Nawet jak przegra ten, co wygrał, oni się z tym pogodzą
Money.pl
/ 2012-11-06 08:02
Pilsener
/ 2012-11-06 17:13
/
Sofciarski Cyklinator Parkietów
Co do prezydenta zgoda, ale wolałbym żeby zastąpił ministra spraw zagranicznych a wybierał go sejm, prezydent nie powinien mieć też władzy i olbrzymiej kancelarii ze świtą.
I wolę jednomandatowe okręgi 100 razy bardziej niż anachroniczny system partyjny, gdzie ludzie nie mają praktycznie żadnego wpływu na to, kto znajdzie się w sejmie. Tylko jednomandatowe okręgi gwarantują, że w sejmie zasiądą ludzie z poparciem społecznym a nie z partyjnego klucza z poparciem rządu 1500 głosów. Pomijam już takie absurdy, jak "reprezentowanie" miasta gdzie się nigdy nie mieszkało czy miejsca na listach wyborczych z przynależnością partyjną by plebs na pewno wiedział, że musi głosować na 1 z partii A.

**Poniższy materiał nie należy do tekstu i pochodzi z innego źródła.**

This design comes from an exercise in tuning for small area and a short achievable clock period on the open sky130 flow, not from production work. Power is estimated from default activity; no workload was simulated.

==> 11-17: inputs <==
// neuron_l2
module neuron_l2 (
    input clk,
    input reset,
    input enable,
    input startup,
    input signed [17*16-1:0] in,
    input signed [15:0] weight,
    output reg signed [15:0] out,
    output reg outvalid,
    output reg tmp3
);
clock: 7.0 ns
lec_check: 0
cap_margin: 20
core_margin: 2
core_utilization: 40
setup_slack_margin: 4.5
slew_margin: 20
standard.sh (not shown) runs the stock make flow with config.mk's settings and CLKGATE_MAP_FILE= SYNTH_SCRIPT=/design/flow/synth_recipe.tcl, a recipe that flattens the netlist after the stock synthesis.
==> flow/flow/run.sh <==
#!/bin/bash
# Standard layout, with plain buffers (not delay cells) on the ports.
set -euo pipefail
export BUFFER_PORTS_ARGS="-buffer_cell sky130_fd_sc_hd__buf_2"
bash standard.sh synth > make_synth.log 2>&1
bash standard.sh finish > make_finish.log 2>&1
==> 08-03: changes against 11-17 <==
--- a/flow/design.v
+++ b/flow/design.v
@@ -12,24 +12,28 @@
     wire load = enable & startup;
     wire comp = enable & ~startup;
     reg [15:0] C [0:16];
     reg [16:0] V;        
     reg [16:0] z;        
     reg [16:0] wz;       
+    reg [15:0] wr;
+    reg ld1;
     integer j;
     always @(posedge clk) begin
-        if (!load) wz <= {z[14:0], z[16:15]};
+        wr <= weight;
+        ld1 <= load;
+        if (!ld1) wz <= {z[14:0], z[16:15]};
         for (j = 0; j < 17; j = j + 1)
-            C[j] <= (load & wz[j]) ? weight : C[(j + 16) % 17];
+            C[j] <= (ld1 & wz[j]) ? wr : C[(j + 16) % 17];
     end
     always @(posedge clk or posedge reset) begin
         if (reset) begin
             V <= 17'd0;
             z <= 17'd1;
         end else begin
-            V <= ({17{load}} & wz) | {V[15:0], V[16]};
+            V <= ({17{ld1}} & wz) | {V[15:0], V[16]};
             z <= {z[15:0], z[16]};
         end
     end
     reg [4:0] raddr;
     reg newIn, s1, s2;
     always @(posedge clk or posedge reset) begin
@@ -45,19 +49,18 @@
             end
             s1 <= newIn; s2 <= s1; tmp3 <= s2; outvalid <= tmp3;
         end else begin
             raddr <= 0; newIn <= 0;
         end
     end
-    wire xon = V[0] & ~newIn;
     reg [15:0] xsel;
     integer i;
     always @(*) begin
         xsel = 16'd0;
         for (i = 0; i < 17; i = i + 1)
-            xsel = xsel | (in[16*i +: 16] & {16{z[i] & xon}});
+            xsel = xsel | (in[16*i +: 16] & {16{z[i] & V[0]}});
     end
     reg [15:0] xr;
     reg [7:0] bp1, bn1, bp2, bn2;
     wire [16:0] we = {C[0], 1'b0};
     integer d;
     always @(posedge clk) begin
@@ -241,14 +244,14 @@
         r1[0] <= {pp6[15], a155, a153, a151, a149, a147, a145, a143, a141, a139, a137, a135, a133, a131, a129, a127, a125, a123, a121, a119, a117, a115, a113, a111, pp0[3], pp0[2], pp0[1], pp0[0]};
         r1[1] <= {pp7[13], pp7[12], a110, a108, a106, a102, a98, a94, a90, a86, a82, a78, a74, a70, a66, a62, a58, a54, a50, a46, a44, bneg[3], pp2[1], pp2[0], pp1[1], pp1[0], 1'b0, bneg[0]};
         r1[2] <= {a156, a154, a152, a150, a148, a146, a144, a142, a140, a138, a136, a134, a132, a130, a128, a126, a124, a122, a120, a118, a116, a114, a112, bneg[2], 1'b0, bneg[1], 1'b0, 1'b0};
     end
     reg [27:0] as, ac;
     reg clr;
-    always @(posedge clk) clr <= comp & ~s1 & (raddr == 5'd1);
-    wire [27:0] fs = clr ? 28'd393216 : as;
+    always @(posedge clk) clr <= comp & (raddr == 5'd1);
+    wire [27:0] fs = clr ? 28'd89849856 : as;
     wire [27:0] fc = clr ? 28'd0 : ac;
     wire b1 = r1[0][2] ^ r1[1][2];
     wire b2 = r1[0][2] & r1[1][2];
     wire b3 = r1[0][3] ^ r1[1][3];
     wire b4 = r1[0][3] & r1[1][3];
     wire b5 = r1[0][4] ^ r1[1][4] ^ r1[2][4];
@@ -413,9 +416,10 @@
     wire b164 = (b107 & b50) | (b107 & b106) | (b50 & b106);
     always @(posedge clk) begin
         as <= {b163, b161, b159, b157, b155, b153, b151, b149, b147, b145, b143, b141, b139, b137, b135, b133, b131, b129, b127, b125, b123, b121, b119, b117, b115, b113, b111, b109};
         ac <= {b162, b160, b158, b156, b154, b152, b150, b148, b146, b144, b142, b140, b138, b136, b134, b132, b130, b128, b126, b124, b122, b120, b118, b116, b114, b112, b110, fc[0]};
     end
     wire [27:0] acc = as + ac;
+    wire g19 = s2 & (raddr == 5'd2);
     wire g20 = tmp3 & (raddr == 5'd3);
-    always @(posedge clk) out <= (g20 & ~acc[27]) ? acc[27:12] : 16'd0;
+    always @(posedge clk) out <= g19 ? (acc[27] ? 16'd0 : acc[27:12]) : (g20 ? out : 16'd0);
 endmodule
==> flow/run.sh (new file) <==
#!/bin/bash
# synth_recipe.tcl (not shown) runs the flow's synth.tcl, then flattens the netlist and writes it again
# the make line also repeats each setting of config.mk as NAME=value (left out here)
make -C /OpenROAD-flow-scripts/flow DESIGN_CONFIG=/design/flow/config.mk WORK_HOME=/design/flow/orfs CLKGATE_MAP_FILE= SYNTH_SCRIPT=/design/flow/synth_recipe.tcl finish
--- a/flow/config.mk
+++ b/flow/config.mk
@@ -5,8 +5,7 @@
 export SDC_FILE = /design/flow/constraint.sdc
 export NUM_CORES = 4
 export LEC_CHECK = 0
 export CAP_MARGIN = 20
 export CORE_MARGIN = 2
 export CORE_UTILIZATION = 40
-export SETUP_SLACK_MARGIN = 4.5
 export SLEW_MARGIN = 20
removed: flow/flow/run.sh
removed: flow/standard.sh
==> 02-19: changes against 11-17 <==
--- a/flow/design.v
+++ b/flow/design.v
@@ -12,24 +12,28 @@
     wire load = enable & startup;
     wire comp = enable & ~startup;
     reg [15:0] C [0:16];
     reg [16:0] V;        
     reg [16:0] z;        
     reg [16:0] wz;       
+    reg [15:0] wr;
+    reg ld1;
     integer j;
     always @(posedge clk) begin
-        if (!load) wz <= {z[14:0], z[16:15]};
+        wr <= weight;
+        ld1 <= load;
+        if (!ld1) wz <= {z[14:0], z[16:15]};
         for (j = 0; j < 17; j = j + 1)
-            C[j] <= (load & wz[j]) ? weight : C[(j + 16) % 17];
+            C[j] <= (ld1 & wz[j]) ? wr : C[(j + 16) % 17];
     end
     always @(posedge clk or posedge reset) begin
         if (reset) begin
             V <= 17'd0;
             z <= 17'd1;
         end else begin
-            V <= ({17{load}} & wz) | {V[15:0], V[16]};
+            V <= ({17{ld1}} & wz) | {V[15:0], V[16]};
             z <= {z[15:0], z[16]};
         end
     end
     reg [4:0] raddr;
     reg newIn, s1, s2;
     always @(posedge clk or posedge reset) begin
@@ -45,19 +49,18 @@
             end
             s1 <= newIn; s2 <= s1; tmp3 <= s2; outvalid <= tmp3;
         end else begin
             raddr <= 0; newIn <= 0;
         end
     end
-    wire xon = V[0] & ~newIn;
     reg [15:0] xsel;
     integer i;
     always @(*) begin
         xsel = 16'd0;
         for (i = 0; i < 17; i = i + 1)
-            xsel = xsel | (in[16*i +: 16] & {16{z[i] & xon}});
+            xsel = xsel | (in[16*i +: 16] & {16{z[i] & V[0]}});
     end
     reg [15:0] xr;
     reg [7:0] bp1, bn1, bp2, bn2;
     wire [16:0] we = {C[0], 1'b0};
     integer d;
     always @(posedge clk) begin
@@ -241,14 +244,14 @@
         r1[0] <= {pp6[15], a155, a153, a151, a149, a147, a145, a143, a141, a139, a137, a135, a133, a131, a129, a127, a125, a123, a121, a119, a117, a115, a113, a111, pp0[3], pp0[2], pp0[1], pp0[0]};
         r1[1] <= {pp7[13], pp7[12], a110, a108, a106, a102, a98, a94, a90, a86, a82, a78, a74, a70, a66, a62, a58, a54, a50, a46, a44, bneg[3], pp2[1], pp2[0], pp1[1], pp1[0], 1'b0, bneg[0]};
         r1[2] <= {a156, a154, a152, a150, a148, a146, a144, a142, a140, a138, a136, a134, a132, a130, a128, a126, a124, a122, a120, a118, a116, a114, a112, bneg[2], 1'b0, bneg[1], 1'b0, 1'b0};
     end
     reg [27:0] as, ac;
     reg clr;
-    always @(posedge clk) clr <= comp & ~s1 & (raddr == 5'd1);
-    wire [27:0] fs = clr ? 28'd393216 : as;
+    always @(posedge clk) clr <= comp & (raddr == 5'd1);
+    wire [27:0] fs = clr ? 28'd89849856 : as;
     wire [27:0] fc = clr ? 28'd0 : ac;
     wire b1 = r1[0][2] ^ r1[1][2];
     wire b2 = r1[0][2] & r1[1][2];
     wire b3 = r1[0][3] ^ r1[1][3];
     wire b4 = r1[0][3] & r1[1][3];
     wire b5 = r1[0][4] ^ r1[1][4] ^ r1[2][4];
@@ -413,9 +416,10 @@
     wire b164 = (b107 & b50) | (b107 & b106) | (b50 & b106);
     always @(posedge clk) begin
         as <= {b163, b161, b159, b157, b155, b153, b151, b149, b147, b145, b143, b141, b139, b137, b135, b133, b131, b129, b127, b125, b123, b121, b119, b117, b115, b113, b111, b109};
         ac <= {b162, b160, b158, b156, b154, b152, b150, b148, b146, b144, b142, b140, b138, b136, b134, b132, b130, b128, b126, b124, b122, b120, b118, b116, b114, b112, b110, fc[0]};
     end
     wire [27:0] acc = as + ac;
+    wire g19 = s2 & (raddr == 5'd2);
     wire g20 = tmp3 & (raddr == 5'd3);
-    always @(posedge clk) out <= (g20 & ~acc[27]) ? acc[27:12] : 16'd0;
+    always @(posedge clk) out <= g19 ? (acc[27] ? 16'd0 : acc[27:12]) : (g20 ? out : 16'd0);
 endmodule
==> flow/run.sh (new file) <==
#!/bin/bash
# synth_recipe.tcl (not shown) runs the flow's synth.tcl, then flattens the netlist and writes it again
# the make line also repeats each setting of config.mk as NAME=value (left out here)
make -C /OpenROAD-flow-scripts/flow DESIGN_CONFIG=/design/flow/config.mk WORK_HOME=/design/flow/orfs CLKGATE_MAP_FILE= SYNTH_SCRIPT=/design/flow/synth_recipe.tcl finish
==> flow/config.mk (replaced) <==
export PLATFORM = sky130hd
export DESIGN_NAME = neuron_l2
export DESIGN_NICKNAME = neuron_l2
export VERILOG_FILES = /design/flow/design.v
export SDC_FILE = /design/flow/constraint.sdc
export NUM_CORES = 4
export LEC_CHECK = 0
export ABC_CLOCK_PERIOD_IN_PS = 2000
export CAP_MARGIN = 20
export CORE_MARGIN = 2
export CORE_UTILIZATION = 40
export SETUP_SLACK_MARGIN = 4.5
export SLEW_MARGIN = 20
removed: flow/flow/run.sh
removed: flow/standard.sh
==> results.txt <==
|  | 08-03 | 11-17 | 02-19 |
|---|---|---|---|
| Clock transition at the registers of the reported paths | 0.06 ns | 0.08 ns | 0.06 ns |
| Bufs w/o clock | 320 | 391 | 392 |
| Effective utilization at floorplan | 0.403 | 0.403 | 0.403 |
| Router iterations before antenna repair | 7 | 6 | 6 |
| Source of the worst register-to-register timing path | xr[9] | xr[12] | ac[9] |
| Sequential group share of total power | 0.384 | 0.381 | 0.376 |
| Min Hold Slack | 0.391 ns | 0.390 ns | 0.386 ns |
| Filler instances | 5,426 | 5,350 | 5,473 |
| Final period util | 0.467 | 0.371 | 0.369 |
| Run status | finished clean | finished clean | finished clean |
| Global router's overall resource usage | 0.232 | 0.256 | 0.238 |
| Area occupied by multi-input gates | 12,400 um2 | 13,300 um2 | 12,800 um2 |
| R2r endpoint | r1[0][14] | r1[0][15] | out[8] |
| R2R depth | 6 | 6 | 10 |
| Comb pwr share | 0.363 | 0.379 | 0.378 |
| Setup ws final | 3.73 ns | 4.40 ns | 4.41 ns |
No run of this note included a check of the RTL's function; only the layout flow was run.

Czysta demokracja to losowa lista kandydatów bez przynależności partyjnej z której tylko najlepszy wygrywa.
tesa1959
/ 2012-11-06 16:36
/
Tysiącznik na forum i pełna kultura
Nie jest ono złe, ale co by się stało w Polsce, gdyby wygrała partia, która zdobyła mniej głosów?
Jak to co? Przecież od już siedem razy PiS wygrał, gdy przegrał. Powinien rządzić!!! :))))
zdegustowany artykułem
/ 213.227.88.* / 2012-11-06 11:54
W jednomandatowych okręgach wyborczych głosuje się na ludzi a nie na partie. To czy na "wygrywającą partię" zagłosuje 30% czy 80% wyborców jest bez znaczenia, podobnie jak bez znaczenia jest to czy na "wygrywającą płeć" zagłosowało 30% czy 80% albo czy na "wygrywający rodzaj fryzury" zagłosowało 30% czy 80%.
Zresztą, jaki sens ma dzielenie ludzi na partie skoro zaraz po wyborach zaczyna się dla polityków okno transferowe ?
socrates
/ 217.73.247.* / 2012-11-06 11:52
Poczekajmy kolejne 200 lat, przez które ten po PRLowski system nas rozbierze na czesci!! Gratuluję redaktorowi błyskotliwosci umyslu (tzw. pomrocznosci jasnej).
Grzechu comeback
/ 83.17.233.* / 2012-11-06 09:17
redaktorek zapomniał dodać: "wszystkiemu winne pis!"
New definicja siły sprawczej
/ 178.36.245.* / 2012-11-06 08:02
Moskiewska pożyczka,finansowanie Solidarności,sprawa Calvi,ego oraz ustawa USA-PATRIOT Act (107-56),udowodniają,że oddolne pragnienia obywateli są największą sprawczą siłą demokratycznych przemian.Konieczny jest tylko ktoś życzliwy,kto im uświadomi ich potrzeby.